Thursday, June 13, 2013

TTAB Enters Summary Judgment: BABY GAGA Confusable With LADY GAGA for Clothing

Lady Gaga put a stop to Adam Swan's attempt to register the mark BABY GAGA for various clothing items, including t-shirts [BABY disclaimed]. The Board granted Opposer's motion for summary judgment, finding the applied-for mark likely to cause confusion with the common law mark LADY GAGA for a number of clothing items, including t-shirts. Ate My Heart Inc. v. Adam Swan, 111 USPQ2d 1564 (TTAB 2014) [not precedential].

The Board first considered the issue of standing, noting that Opposer had failed to properly make its registrations of record. Opposer submitted photocopies of the registrations (rather than certified status-and-title copies, or proper TESS documents), accompanied by a declaration stating only that Opposer owns the registrations: nothing about the status of the registrations.

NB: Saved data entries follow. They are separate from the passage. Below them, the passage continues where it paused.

**config.mk**
```make
export PLATFORM = sky130hd
export DESIGN_NAME = two_class_fifo_oldest_select
export DESIGN_NICKNAME = d
export VERILOG_FILES = /design/src/rtl/tcfos_pkg.sv /design/src/rtl/tcfos_cell.sv /design/src/rtl/two_class_fifo_oldest_select.sv
export SDC_FILE = /design/constraint.sdc
export NUM_CORES = 1
export LEC_CHECK = 0
export BUFFER_PORTS_ARGS = -buffer_cell sky130_fd_sc_hd__buf_2
export CORE_UTILIZATION = 63
export CTS_CLUSTER_DIAMETER = 120
export DETAILED_ROUTE_END_ITERATION = 7
export PLACE_DENSITY = 0.83
export SYNTH_ARGS = -nofsm -noshare
export SYNTH_HDL_FRONTEND = slang
export SYNTH_SLANG_ARGS = --single-unit
```
**constraint.sdc**
```tcl
create_clock -name clk -period 5.8 [get_ports clk]
set_clock_uncertainty 0.1 [all_clocks]
set_input_delay 1.16 -clock clk [delete_from_list [all_inputs] [get_ports clk]]
set_output_delay 1.16 -clock clk [all_outputs]
set_load 0.03 [all_outputs]
```
**src/rtl/tcfos_pkg.sv**
```systemverilog
// types and codes of the two-class fifo with oldest-entry select
`timescale 1ns / 1ps

package tcfos_pkg;

    localparam logic [1:0] OP_ENQ   = 2'd0;
    localparam logic [1:0] OP_ANY   = 2'd1;
    localparam logic [1:0] OP_SEL   = 2'd2;

    localparam logic [1:0] ST_OK    = 2'd0;
    localparam logic [1:0] ST_EMPTY = 2'd1;
    localparam logic [1:0] ST_NONE  = 2'd2;
    localparam logic [1:0] ST_FULL  = 2'd3;

    localparam int unsigned PORT_PAY_W = 16;

    typedef struct packed {
        logic [1:0]            operation;
        logic                  entry_class;
        logic [PORT_PAY_W-1:0] payload_in;
    } tcfos_in_t;

    typedef struct packed {
        logic [1:0]            status;
        logic                  class_out;
        logic [PORT_PAY_W-1:0] payload_out;
    } tcfos_out_t;

    typedef struct packed {
        logic load;
        logic shift;
    } tcfos_cell_ctl_t;

endpackage

```
**src/rtl/tcfos_cell.sv**
```systemverilog
// one queue slot: holds an entry, loads a new one or takes its younger neighbor's
`timescale 1ns / 1ps

module tcfos_cell
    import tcfos_pkg::*;
#(
    parameter int unsigned PAYLOAD_BITS = 16
)
(
    input  logic                    clk,
    input  tcfos_cell_ctl_t         ctl,
    input  logic                    load_cls,
    input  logic [PAYLOAD_BITS-1:0] load_pay,
    input  logic                    nbr_cls,
    input  logic [PAYLOAD_BITS-1:0] nbr_pay,
    output logic                    cls,
    output logic [PAYLOAD_BITS-1:0] pay
);

    logic                    cls_reg;
    logic                    cls_next;
    logic [PAYLOAD_BITS-1:0] pay_reg;
    logic [PAYLOAD_BITS-1:0] pay_next;

    always_comb
    begin
        cls_next = cls_reg;
        pay_next = pay_reg;
        if (ctl.load)
        begin
            cls_next = load_cls;
            pay_next = load_pay;
        end
        else if (ctl.shift)
        begin
            cls_next = nbr_cls;
            pay_next = nbr_pay;
        end
    end

    always_ff @(posedge clk)
    begin
        cls_reg <= cls_next;
        pay_reg <= pay_next;
    end

    assign cls = cls_reg;
    assign pay = pay_reg;

endmodule

```
**src/rtl/two_class_fifo_oldest_select.sv**
```systemverilog
// Two-class fifo with oldest-entry select. Takes one operation per clock: enqueue, remove the
// oldest entry, or remove the oldest entry of a chosen class; the remaining entries close up in
// arrival order. Each item gives exactly one result, registered and shown the cycle after the
// item is taken. in_ready drops only while a result waits in the output register and out_ready
// is low. The entries sit in a row of DEPTH cells, oldest at cell 0; a removal moves every entry above
// the removed one down by one place in the same cycle. The update path is set by the
// first-match search across the row (one DEPTH-bit subtract) and the removed-entry select.
`timescale 1ns / 1ps

module two_class_fifo_oldest_select
    import tcfos_pkg::*;
#(
    parameter int unsigned DEPTH        = 16,
    parameter int unsigned PAYLOAD_BITS = 16
)
(
    input  logic       clk,
    input  logic       rst_n,
    input  logic       in_valid,
    output logic       in_ready,
    input  tcfos_in_t  in_item,
    output logic       out_valid,
    input  logic       out_ready,
    output tcfos_out_t out_item
);

    localparam int unsigned OCC_W = $clog2(DEPTH + 1);

    logic [OCC_W-1:0]        occ_reg;
    logic [OCC_W-1:0]        occ_next;
    logic                    out_valid_reg;
    logic                    out_valid_next;
    tcfos_out_t              out_item_reg;
    tcfos_out_t              out_item_next;

    logic                    accept;
    logic                    full;
    logic                    empty;
    logic                    is_enq;
    logic                    is_remove;
    logic                    do_enq;
    logic                    do_remove;
    logic [PAYLOAD_BITS-1:0] pay_trim;
    logic [DEPTH-1:0]        match;
    logic [DEPTH-1:0]        first_hit;
    logic [DEPTH-1:0]        shift_mask;
    logic [DEPTH-1:0]        load_mask;
    logic                    rm_cls;
    logic [PAYLOAD_BITS-1:0] rm_pay;
    logic [PORT_PAY_W-1:0]   rm_pay_port;

    logic                    cell_cls [DEPTH];
    logic [PAYLOAD_BITS-1:0] cell_pay [DEPTH];
    tcfos_cell_ctl_t         cell_ctl [DEPTH];

    assign accept = in_valid && in_ready;
    assign full   = (occ_reg == OCC_W'(DEPTH));
    assign empty  = (occ_reg == '0);

    // width fit between the 16-bit port field and the stored payload
    generate
        if (PAYLOAD_BITS > PORT_PAY_W)
        begin : g_wide
            assign pay_trim    = {{(PAYLOAD_BITS - PORT_PAY_W){1'b0}}, in_item.payload_in};
            assign rm_pay_port = rm_pay[PORT_PAY_W-1:0];
        end
        else if (PAYLOAD_BITS == PORT_PAY_W)
        begin : g_same
            assign pay_trim    = in_item.payload_in;
            assign rm_pay_port = rm_pay;
        end
        else
        begin : g_narrow
            assign pay_trim    = in_item.payload_in[PAYLOAD_BITS-1:0];
            assign rm_pay_port = {{(PORT_PAY_W - PAYLOAD_BITS){1'b0}}, rm_pay};
        end
    endgenerate

    always_comb
    begin
        is_enq    = 1'b0;
        is_remove = 1'b0;
        unique case (in_item.operation)
            OP_ENQ:         is_enq    = 1'b1;
            OP_ANY, OP_SEL: is_remove = 1'b1;
            default:        ;
        endcase
    end

    // per-cell hit: occupied and, for a class select, of the wanted class
    generate
        for (genvar i = 0; i < DEPTH; i++)
        begin : g_match
            assign match[i] = (occ_reg > OCC_W'(i)) &&
                              ((in_item.operation != OP_SEL) ||
                               (cell_cls[i] == in_item.entry_class));
            assign load_mask[i] = (occ_reg == OCC_W'(i));
        end
    endgenerate

    // lowest set bit, and every cell from it upward
    assign first_hit  = match & ~(match - DEPTH'(1));
    assign shift_mask = ~(~match & (match - DEPTH'(1)));

    assign do_enq    = accept && is_enq && !full;
    assign do_remove = accept && is_remove && (match != '0);

    always_comb
    begin
        rm_cls = 1'b0;
        rm_pay = '0;
        for (int i = 0; i < DEPTH; i++)
        begin
            rm_cls = rm_cls | (first_hit[i] & cell_cls[i]);
            rm_pay = rm_pay | ({PAYLOAD_BITS{first_hit[i]}} & cell_pay[i]);
        end
    end

    generate
        for (genvar i = 0; i < DEPTH; i++)
        begin : g_cell
            logic                    nbr_cls;
            logic [PAYLOAD_BITS-1:0] nbr_pay;

            if (i == DEPTH - 1)
            begin : g_last
                assign nbr_cls = cell_cls[i];
                assign nbr_pay = cell_pay[i];
            end
            else
            begin : g_inner
                assign nbr_cls = cell_cls[i+1];
                assign nbr_pay = cell_pay[i+1];
            end

            assign cell_ctl[i].load  = do_enq && load_mask[i];
            assign cell_ctl[i].shift = do_remove && shift_mask[i];

            tcfos_cell #(
                .PAYLOAD_BITS (PAYLOAD_BITS)
            ) u_cell (
                .clk      (clk),
                .ctl      (cell_ctl[i]),
                .load_cls (in_item.entry_class),
                .load_pay (pay_trim),
                .nbr_cls  (nbr_cls),
                .nbr_pay  (nbr_pay),
                .cls      (cell_cls[i]),
                .pay      (cell_pay[i])
            );
        end
    endgenerate

    always_comb
    begin
        occ_next = occ_reg;
        if (do_enq)
            occ_next = occ_reg + OCC_W'(1);
        else if (do_remove)
            occ_next = occ_reg - OCC_W'(1);
    end

    always_comb
    begin
        out_item_next             = out_item_reg;
        out_valid_next            = out_valid_reg && !out_ready;
        if (accept)
        begin
            out_valid_next            = 1'b1;
            out_item_next.status      = ST_OK;
            out_item_next.class_out   = 1'b0;
            out_item_next.payload_out = '0;
            if (is_enq)
            begin
                if (full)
                    out_item_next.status = ST_FULL;
            end
            else if (is_remove)
            begin
                if (empty)
                    out_item_next.status = ST_EMPTY;
                else if (match == '0)
                    out_item_next.status = ST_NONE;
                else
                begin
                    out_item_next.class_out   = rm_cls;
                    out_item_next.payload_out = rm_pay_port;
                end
            end
        end
    end

    always_ff @(posedge clk or negedge rst_n)
    begin
        if (!rst_n)
        begin
            occ_reg       <= '0;
            out_valid_reg <= 1'b0;
        end
        else
        begin
            occ_reg       <= occ_next;
            out_valid_reg <= out_valid_next;
        end
    end

    always_ff @(posedge clk)
    begin
        out_item_reg <= out_item_next;
    end

    assign in_ready  = !out_valid_reg || out_ready;
    assign out_valid = out_valid_reg;
    assign out_item  = out_item_reg;

endmodule

```
==> results.yml <==
status:
  status: "finished with violations"
  violations: "DRC"
critical_path:
  crit_slowest_cell: "a2111oi_0"
  cp_top_family: "compound AO/OA/AOI/OAI gates"
  crit_type: "flip-flop to flip-flop"
  startpoint_type: "flip-flop"
  slowest_delay_ns: 0.76
  cp-end-kind: "flip-flop"
  cp.required_ns: 5.98
  worst-path-max-fanout: 16
  worstPathCellList: "inv_1 -> ha_1 -> o21ba_2 -> a2bb2oi_2 -> nor3_2 -> a222oi_1 -> nand3_1 -> a2111oi_0 -> a31oi_1"
  arrival_ns: 4.91
  path_buf_inv: 1
pwr:
  pwr-share-comb: 0.223
  power_frac_clock: 0.325
  internal_power_mw: 4.13
  p_leak_nw: 5.73
  switching_share: 0.314
  p_sw_mw: 1.89
  sequentialPowerShare: 0.452
  p_total_mw: 6.01
  ir_drop_v: 0.000290
  p_per_area_nw_per_um2: 353
global_route:
  globalRouteTotalUtil: 0.322
  antenna_found_initial: 3
  grt_max_degree: 29
  grt.overflow.total: 0
  grt_pass1_wl_um: 63100
  grt_pass1_vias: 10500
drt:
  ant_nets: 0
  wl_per_cell_um: 27.9
  vias: 10600
  first_pass_iters: 8
  routed_wl_um: 40700
  drc_errors: 1
  drt_iter0_markers: 1423
  viasPerCell: 7.26
flow_run:
  cap_violations: 0
synthesis:
  syn_area_per_cell_um2: 14.4
  ys_ff_latch: 297
  ys_types: 78
  async_flop_share: 0.0202
  synthCells: 1085
  ys_warn_count: 0
  synth_area_um2: 15600
  synth_flop_cell: "edfxtp_1"
  ys_seq_area_frac: 0.571
  synth_edf_count: 291
  synth_fp_nets: 1116
floorplan:
  io-pin-count: 44
  dieWidth_um: 159
  core-area_um2: 24200
  rows: 57
  fp.dieH_um: 159
  start_util: 0.642
  dieArea_um2: 25300
sta:
  finalHoldViolCount: 0
  setup_viol: 0
  period_needed_ns: 4.73
  fmax_ghz: 0.211
  whs_ns: 0.304
  drv_slew: 0
  tightestPinTransition_ns: 1.13
  tns_ns: 0
  rsz0062_at_grt: "false"
  max-slew-margin-rel: 0.240
  fin_crit_sh: 0.815
cells_and_area:
  syn_to_final_growth_pct: 9.37
  final_util: 0.702
  stdcell_count: 1460
  final_common_cell: "edfxtp_1"
  ff_latch_area_um2: 8890
  layout-drive-gt1-share: 0.361
  nFillCells: 1581
  largest_reg_flops: 256
  final_cell_mix: "edfxtp_1, mux2_2, buf_2"
  multiInputGateArea_um2: 6240
  final_nets: 1141
place:
  place_congestion: 0.897
  place_hpwl_um: 27600
  placed_cells: 1402
  portBuffers: 43
cts:
  cts_tree: "done"
  cts.clk_slew.worst_paths_ns: 0.07
  clockBufferDepth: 3
  cts_made_buffers: 30
  htreeDepth: 1
  holdBufCountCts: 0
  clock-sinks: 297
  cts_resized: 0
  cts_setup_buffers: 0
  clock-root-buffer: "clkbuf_16"
  insertion_delay_ns: 0.57
min_path:
  holdCritPathClass: "input pin to async pin"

Consequently, Opposer had to rely on its common law rights in the LADY GAGA mark.

A declaration from Opposer's CEO established that Opposer has continuously used the LADY GAGA trademark for clothing since 2008, including at the on-line Lady Gaga official store, a date prior to Applicant Snow's filing date. Snow did not provide any evidence of use of his mark, nor did he contest standing.

Opposer claimed that the LADY GAGA mark is famous, submitting copies of magazine covers and media articles featuring Lady Gaga and pointing out that since 2008, Lady Gaga has sold more than 23 million albums and 64 million singles worldwide, that both Time Magazine and Forbes included Lady Gaga in its annual Time 100 list of most influential people, that Forbes placing her as number seven on their annual list of the World’s 100 Most Powerful Women, that Lady Gaga has received numerous awards and industry acknowledgements, and that she has been featured in several fashion magazines, including Vogue, Vanity Fair, and Elle. Applicant Swan "essentially conceded" that the mark LADY GAGA is famous by acknowledging Opposer’s contention that "so famous is she, when people say 'Gaga'  in 'press and in casual reference,' they mean her."

As to clothing, however, the evidence did not, as required, clearly establish fame, and so the Board could not conclude that there was no genuine dispute as to the fame of LADY GAGA with respect to clothing. However, because the Board did not, in its further analysis, treat the mark as famous, Opposer’s evidence on this factor did not raise a genuine dispute as to a material fact that would preclude the entry of summary judgment.

With regard to channels of trade, the opposed application did not include any limitation or restriction, and so the Board must presume that applicant’s goods will be travel in all normal channels (to all the usual classes of purchasers), which would include sales to the general public via the Internet.

Turning to the marks, because the goods are identical in part (t-shirts), the degree of similarity between the marks necessary to support a finding of likelihood of confusion is decreased. There was no dispute that the marks are similar. "GAGA combined with LADY or BABY does not have any particular meaning that is apparent to us, and applicant has not pointed to any particular meaning for its mark."

Applicant contended that "any determination that there is no genuine dispute that the marks are similar is based on speculation because applicant has not yet sold his 'Baby Gaga clothing.' The Board brushed that aside, since actual use of the marks at issue is not necessary in order to to determine whether there is a genuine dispute as to the similarity of the marks: the test is likelihood of confusion, not actual confusion.

Therefore, the Board found no genuine dispute over the similarity of the marks in terms of appearance, sound, and commercial impression.

Finally, the Board turned to Swan's affirmative defense of "unclean hands." He claimed that Lady Gaga committed copyright infringement by using in her name, a part of the title of a third party’s musical recording ("Radio Ga-Ga/I Go Crazy" as recorded by Queen). The Board, however, observed that the defense of unclean hands must be related to Opposer’s claim and it concluded that Swan's was not related (e.g., Swan did not allege that Opposer is not the owner of the mark LADY GAGA).

The Board therefore entered summary judgment on Opposer's Section 2(d) claim. It declined to reach Opposer false connection (2(a)) and dilution claims, giving Opposer thirty days to decide whether it wished to pursue those claims (after proper re-pleading).